North Grand Avenue Residential Historic District is a nationally recognized historic district located in Spencer, Iowa, United States. It was listed on the National Register of Historic Places in 2014. At the time of its nomination, the district consisted of 118 resources, including 96 contributing buildings, one contributing structure, 12 noncontributing buildings, and two noncontributing structures. The district is an 11 block area north of the city's central business district. North Grand is a tree-lined street divided by a landscaped boulevard and features Art Deco light fixtures. Its design was influenced by the City Beautiful movement. The thoroughfare carries U.S. Route 71/18 traffic. The contributing buildings are houses, garages, and four churches.
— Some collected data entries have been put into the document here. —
File: src/hdl/ierb_pkg.sv
// constants for the interrupt enable and request bank
// assumes an 8-bit special function register port at 16-bit addresses
package ierb_pkg;

    // register map: eight enable bytes then eight request bytes
    localparam logic [15:0] IE_BASE_ADDR  = 16'hf010;
    localparam logic [15:0] IRQ_BASE_ADDR = 16'hf018;
    localparam int          BANK_BYTES    = 8;

    // addresses of the registers named in the map
    localparam logic [15:0] TIMER_GROUP_IRQ_ENABLE_ADDR      = 16'hf015;
    localparam logic [15:0] PWM_TICK_IRQ_ENABLE_ADDR         = 16'hf016;
    localparam logic [15:0] SLOW_TICK_IRQ_ENABLE_ADDR        = 16'hf017;
    localparam logic [15:0] WATCHDOG_SUPPLY_IRQ_REQUEST_ADDR = 16'hf018;
    localparam logic [15:0] PORT_PIN_IRQ_REQUEST_ADDR        = 16'hf019;
    localparam logic [15:0] CONVERTER_IRQ_REQUEST_ADDR       = 16'hf01a;
    localparam logic [15:0] TIMER_PAIR_IRQ_REQUEST_ADDR      = 16'hf01b;
    localparam logic [15:0] COMPARATOR_IRQ_ENABLE_ADDR       = 16'hf014;

    // implemented bits, byte n in bits 8n+7..8n
    localparam logic [63:0] IE_IMPL_MASK  = 64'h09a1_f0c1_0c04_3740;
    localparam logic [63:0] IRQ_IMPL_MASK = 64'h09a1_f0c1_0c04_3741;

    // reset value of every register
    localparam logic [7:0]  REG_RESET     = 8'h00;
    localparam logic [63:0] BANK_RESET    = 64'h0;

    // flat source index of the non-maskable watchdog flag
    localparam logic [5:0]  WATCHDOG_INDEX = 6'h00;

    // field positions inside their bytes
    localparam int TIMER_E_IRQ_EN_BIT         = 4;
    localparam int TIMER_F_IRQ_EN_BIT         = 5;
    localparam int TIMER_A_IRQ_EN_BIT         = 6;
    localparam int TIMER_B_IRQ_EN_BIT         = 7;
    localparam int PWM_C_IRQ_EN_BIT           = 0;
    localparam int TICK_128HZ_IRQ_EN_BIT      = 5;
    localparam int TICK_32HZ_IRQ_EN_BIT       = 7;
    localparam int TICK_16HZ_IRQ_EN_BIT       = 0;
    localparam int TICK_2HZ_IRQ_EN_BIT        = 3;
    localparam int COMPARATOR_ZERO_IRQ_EN_BIT = 6;
    localparam int COMPARATOR_ONE_IRQ_EN_BIT  = 7;
    localparam int WATCHDOG_IRQ_PENDING_BIT   = 0;
    localparam int SUPPLY_MONITOR_PENDING_BIT = 6;
    localparam int CONVERTER_IRQ_PENDING_BIT  = 2;
    localparam int TIMER_EIGHT_PENDING_BIT    = 2;
    localparam int TIMER_NINE_PENDING_BIT     = 3;
    localparam int PORT_A_PIN0_PENDING_BIT    = 0;
    localparam int PORT_A_PIN1_PENDING_BIT    = 1;
    localparam int PORT_A_PIN2_PENDING_BIT    = 2;
    localparam int PORT_B_PIN0_PENDING_BIT    = 4;
    localparam int PORT_B_PIN1_PENDING_BIT    = 5;
    localparam int UART_PENDING_BIT           = 0;

endpackage : ierb_pkg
Architectural styles found here are Queen Anne, Victorian, Classical Revival, Colonial Revival, Greek Revival, American Four Square, Tudor Revival, Bungalow, and American Craftsman. Many of the buildings are architect-designed. One of the houses in the district, the Adams-Higgins House (1884, 1912), was individually listed on the National Register in 1984.